_WORK TO BE COMPLETED_
Within the data below, find the string "slack" and return each line where it occurs.
MATERIAL PROVIDED section start
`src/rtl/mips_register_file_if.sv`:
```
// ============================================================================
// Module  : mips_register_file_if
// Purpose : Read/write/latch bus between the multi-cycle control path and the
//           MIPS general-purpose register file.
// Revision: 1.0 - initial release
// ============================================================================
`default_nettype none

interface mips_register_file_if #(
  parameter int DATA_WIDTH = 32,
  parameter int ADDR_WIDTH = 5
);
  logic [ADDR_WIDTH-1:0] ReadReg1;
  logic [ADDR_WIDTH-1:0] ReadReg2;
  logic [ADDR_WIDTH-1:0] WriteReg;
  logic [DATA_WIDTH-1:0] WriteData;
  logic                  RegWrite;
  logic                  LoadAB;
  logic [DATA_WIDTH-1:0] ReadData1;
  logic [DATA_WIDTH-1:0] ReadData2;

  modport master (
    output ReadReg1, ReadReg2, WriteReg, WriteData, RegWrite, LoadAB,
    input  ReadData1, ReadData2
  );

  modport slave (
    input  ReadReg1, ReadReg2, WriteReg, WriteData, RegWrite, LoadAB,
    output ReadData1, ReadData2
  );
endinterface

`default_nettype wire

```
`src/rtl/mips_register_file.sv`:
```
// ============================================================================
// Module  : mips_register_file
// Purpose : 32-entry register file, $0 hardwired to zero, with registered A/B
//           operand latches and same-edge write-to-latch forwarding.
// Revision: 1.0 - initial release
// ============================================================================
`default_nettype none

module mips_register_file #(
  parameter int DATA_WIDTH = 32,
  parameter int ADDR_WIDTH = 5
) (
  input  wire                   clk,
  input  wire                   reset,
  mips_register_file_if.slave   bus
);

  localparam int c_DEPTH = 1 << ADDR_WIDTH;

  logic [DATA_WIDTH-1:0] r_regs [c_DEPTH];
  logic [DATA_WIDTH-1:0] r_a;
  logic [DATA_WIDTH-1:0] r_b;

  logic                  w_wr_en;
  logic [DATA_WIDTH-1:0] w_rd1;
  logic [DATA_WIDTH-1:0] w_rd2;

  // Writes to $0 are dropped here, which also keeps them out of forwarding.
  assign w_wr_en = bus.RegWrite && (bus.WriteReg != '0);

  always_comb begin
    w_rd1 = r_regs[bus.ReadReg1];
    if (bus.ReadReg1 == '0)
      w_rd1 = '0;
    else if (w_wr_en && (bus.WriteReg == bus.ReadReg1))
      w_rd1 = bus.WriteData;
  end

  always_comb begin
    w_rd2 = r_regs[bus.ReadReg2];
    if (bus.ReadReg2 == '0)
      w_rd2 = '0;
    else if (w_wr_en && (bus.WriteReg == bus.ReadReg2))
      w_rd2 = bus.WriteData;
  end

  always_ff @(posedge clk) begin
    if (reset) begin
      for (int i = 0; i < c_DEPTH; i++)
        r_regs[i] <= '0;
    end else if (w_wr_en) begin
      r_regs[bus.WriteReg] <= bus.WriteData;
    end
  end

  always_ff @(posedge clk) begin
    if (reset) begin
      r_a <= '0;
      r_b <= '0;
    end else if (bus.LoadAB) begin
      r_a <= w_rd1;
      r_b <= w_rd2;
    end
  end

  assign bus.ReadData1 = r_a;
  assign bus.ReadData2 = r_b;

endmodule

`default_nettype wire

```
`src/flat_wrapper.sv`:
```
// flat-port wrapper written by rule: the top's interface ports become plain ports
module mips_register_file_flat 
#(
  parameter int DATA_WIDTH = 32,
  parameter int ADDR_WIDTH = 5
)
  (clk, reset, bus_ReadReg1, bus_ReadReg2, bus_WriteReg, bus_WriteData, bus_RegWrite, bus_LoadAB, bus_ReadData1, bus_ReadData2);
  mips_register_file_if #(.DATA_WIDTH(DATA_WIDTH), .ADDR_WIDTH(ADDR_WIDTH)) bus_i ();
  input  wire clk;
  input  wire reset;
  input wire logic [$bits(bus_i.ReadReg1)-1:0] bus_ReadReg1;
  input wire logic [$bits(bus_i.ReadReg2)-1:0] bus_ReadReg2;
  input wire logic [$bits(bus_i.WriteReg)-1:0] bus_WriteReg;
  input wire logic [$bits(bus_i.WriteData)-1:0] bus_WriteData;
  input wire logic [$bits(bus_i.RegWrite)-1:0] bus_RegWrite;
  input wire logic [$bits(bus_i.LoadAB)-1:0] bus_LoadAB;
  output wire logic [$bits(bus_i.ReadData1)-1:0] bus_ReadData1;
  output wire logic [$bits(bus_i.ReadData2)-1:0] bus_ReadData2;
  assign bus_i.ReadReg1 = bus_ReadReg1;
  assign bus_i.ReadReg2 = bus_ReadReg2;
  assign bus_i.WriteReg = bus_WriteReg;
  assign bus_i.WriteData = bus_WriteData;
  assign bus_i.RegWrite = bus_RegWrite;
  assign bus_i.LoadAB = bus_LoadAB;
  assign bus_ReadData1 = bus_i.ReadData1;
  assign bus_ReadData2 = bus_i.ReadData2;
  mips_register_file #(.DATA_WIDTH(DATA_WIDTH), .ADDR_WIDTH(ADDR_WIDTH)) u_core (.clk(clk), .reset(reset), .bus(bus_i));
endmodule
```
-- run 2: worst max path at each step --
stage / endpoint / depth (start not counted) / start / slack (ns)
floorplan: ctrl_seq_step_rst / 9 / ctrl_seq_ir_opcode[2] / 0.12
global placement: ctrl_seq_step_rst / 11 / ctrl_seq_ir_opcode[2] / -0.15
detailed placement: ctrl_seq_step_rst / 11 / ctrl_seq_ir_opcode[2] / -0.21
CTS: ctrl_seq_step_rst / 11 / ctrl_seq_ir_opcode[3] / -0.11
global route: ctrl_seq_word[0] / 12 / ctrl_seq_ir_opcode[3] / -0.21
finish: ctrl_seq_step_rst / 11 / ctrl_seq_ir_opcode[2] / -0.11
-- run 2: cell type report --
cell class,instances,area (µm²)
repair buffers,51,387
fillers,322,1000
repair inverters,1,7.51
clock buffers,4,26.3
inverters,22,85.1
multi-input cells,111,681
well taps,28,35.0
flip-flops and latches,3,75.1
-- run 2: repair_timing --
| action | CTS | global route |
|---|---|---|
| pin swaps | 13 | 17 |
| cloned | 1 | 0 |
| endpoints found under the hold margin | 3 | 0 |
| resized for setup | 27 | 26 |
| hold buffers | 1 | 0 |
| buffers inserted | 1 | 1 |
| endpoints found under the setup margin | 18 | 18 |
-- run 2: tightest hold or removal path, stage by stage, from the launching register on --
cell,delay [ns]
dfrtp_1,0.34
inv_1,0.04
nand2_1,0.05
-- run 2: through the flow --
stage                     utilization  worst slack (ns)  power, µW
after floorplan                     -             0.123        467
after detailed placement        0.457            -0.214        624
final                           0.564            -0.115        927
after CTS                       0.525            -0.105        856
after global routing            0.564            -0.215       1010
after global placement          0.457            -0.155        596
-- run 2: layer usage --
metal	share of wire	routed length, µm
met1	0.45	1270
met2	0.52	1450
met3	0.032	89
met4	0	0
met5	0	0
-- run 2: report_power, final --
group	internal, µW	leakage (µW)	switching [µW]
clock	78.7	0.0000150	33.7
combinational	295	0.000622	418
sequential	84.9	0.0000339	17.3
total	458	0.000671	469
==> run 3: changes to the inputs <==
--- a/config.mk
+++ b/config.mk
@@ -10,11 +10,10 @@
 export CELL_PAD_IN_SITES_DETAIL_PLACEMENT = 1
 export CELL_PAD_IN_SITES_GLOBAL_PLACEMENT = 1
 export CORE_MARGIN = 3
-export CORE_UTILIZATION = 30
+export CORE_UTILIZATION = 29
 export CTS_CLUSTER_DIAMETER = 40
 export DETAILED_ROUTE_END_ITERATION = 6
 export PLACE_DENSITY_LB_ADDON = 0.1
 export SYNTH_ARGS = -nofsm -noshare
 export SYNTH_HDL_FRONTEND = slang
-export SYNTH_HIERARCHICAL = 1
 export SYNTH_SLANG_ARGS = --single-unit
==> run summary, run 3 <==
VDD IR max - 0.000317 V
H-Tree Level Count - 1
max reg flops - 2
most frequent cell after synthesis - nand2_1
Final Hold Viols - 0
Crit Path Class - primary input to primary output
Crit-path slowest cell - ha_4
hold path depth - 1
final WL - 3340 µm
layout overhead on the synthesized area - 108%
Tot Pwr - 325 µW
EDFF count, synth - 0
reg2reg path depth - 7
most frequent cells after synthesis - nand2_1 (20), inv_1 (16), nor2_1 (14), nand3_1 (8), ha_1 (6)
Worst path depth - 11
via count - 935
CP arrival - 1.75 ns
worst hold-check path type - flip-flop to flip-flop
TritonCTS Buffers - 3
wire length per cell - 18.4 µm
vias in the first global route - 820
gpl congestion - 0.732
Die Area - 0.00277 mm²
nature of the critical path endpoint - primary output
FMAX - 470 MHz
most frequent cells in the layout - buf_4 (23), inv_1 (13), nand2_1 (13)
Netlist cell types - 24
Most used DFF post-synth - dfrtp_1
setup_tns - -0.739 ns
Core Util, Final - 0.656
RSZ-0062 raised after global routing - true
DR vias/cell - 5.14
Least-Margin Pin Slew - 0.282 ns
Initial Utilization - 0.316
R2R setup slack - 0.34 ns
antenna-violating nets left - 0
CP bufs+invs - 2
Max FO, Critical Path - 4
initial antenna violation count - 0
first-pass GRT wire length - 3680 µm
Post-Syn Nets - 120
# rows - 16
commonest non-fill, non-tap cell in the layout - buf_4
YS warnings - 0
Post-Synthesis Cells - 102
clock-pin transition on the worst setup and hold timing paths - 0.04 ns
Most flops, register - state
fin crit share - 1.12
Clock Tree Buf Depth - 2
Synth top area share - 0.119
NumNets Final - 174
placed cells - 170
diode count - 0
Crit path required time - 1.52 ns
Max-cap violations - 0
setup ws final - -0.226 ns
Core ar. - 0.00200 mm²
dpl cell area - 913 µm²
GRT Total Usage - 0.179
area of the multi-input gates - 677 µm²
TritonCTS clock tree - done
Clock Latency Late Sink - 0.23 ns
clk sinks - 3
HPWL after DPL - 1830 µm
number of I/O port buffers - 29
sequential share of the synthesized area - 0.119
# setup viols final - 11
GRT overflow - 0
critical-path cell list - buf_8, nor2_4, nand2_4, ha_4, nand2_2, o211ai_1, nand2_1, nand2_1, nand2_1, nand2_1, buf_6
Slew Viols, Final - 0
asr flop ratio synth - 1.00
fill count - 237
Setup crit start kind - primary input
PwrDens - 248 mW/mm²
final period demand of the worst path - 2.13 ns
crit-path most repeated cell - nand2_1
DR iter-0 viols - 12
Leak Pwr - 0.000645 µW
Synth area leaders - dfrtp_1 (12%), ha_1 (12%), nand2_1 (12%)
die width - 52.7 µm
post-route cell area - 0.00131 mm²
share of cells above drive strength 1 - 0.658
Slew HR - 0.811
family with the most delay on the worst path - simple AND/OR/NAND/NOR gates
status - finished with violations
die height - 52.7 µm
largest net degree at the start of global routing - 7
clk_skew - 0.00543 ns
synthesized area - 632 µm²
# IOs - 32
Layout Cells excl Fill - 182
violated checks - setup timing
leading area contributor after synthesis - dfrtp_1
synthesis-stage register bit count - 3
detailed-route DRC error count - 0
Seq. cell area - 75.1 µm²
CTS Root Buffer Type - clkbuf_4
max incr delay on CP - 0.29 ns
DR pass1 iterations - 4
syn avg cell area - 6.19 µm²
MATERIAL PROVIDED section end
_OUTPUT BELOW_
stage / endpoint / depth (start not counted) / start / slack (ns)
stage                     utilization  worst slack (ns)  power, µW
R2R setup slack - 0.34 ns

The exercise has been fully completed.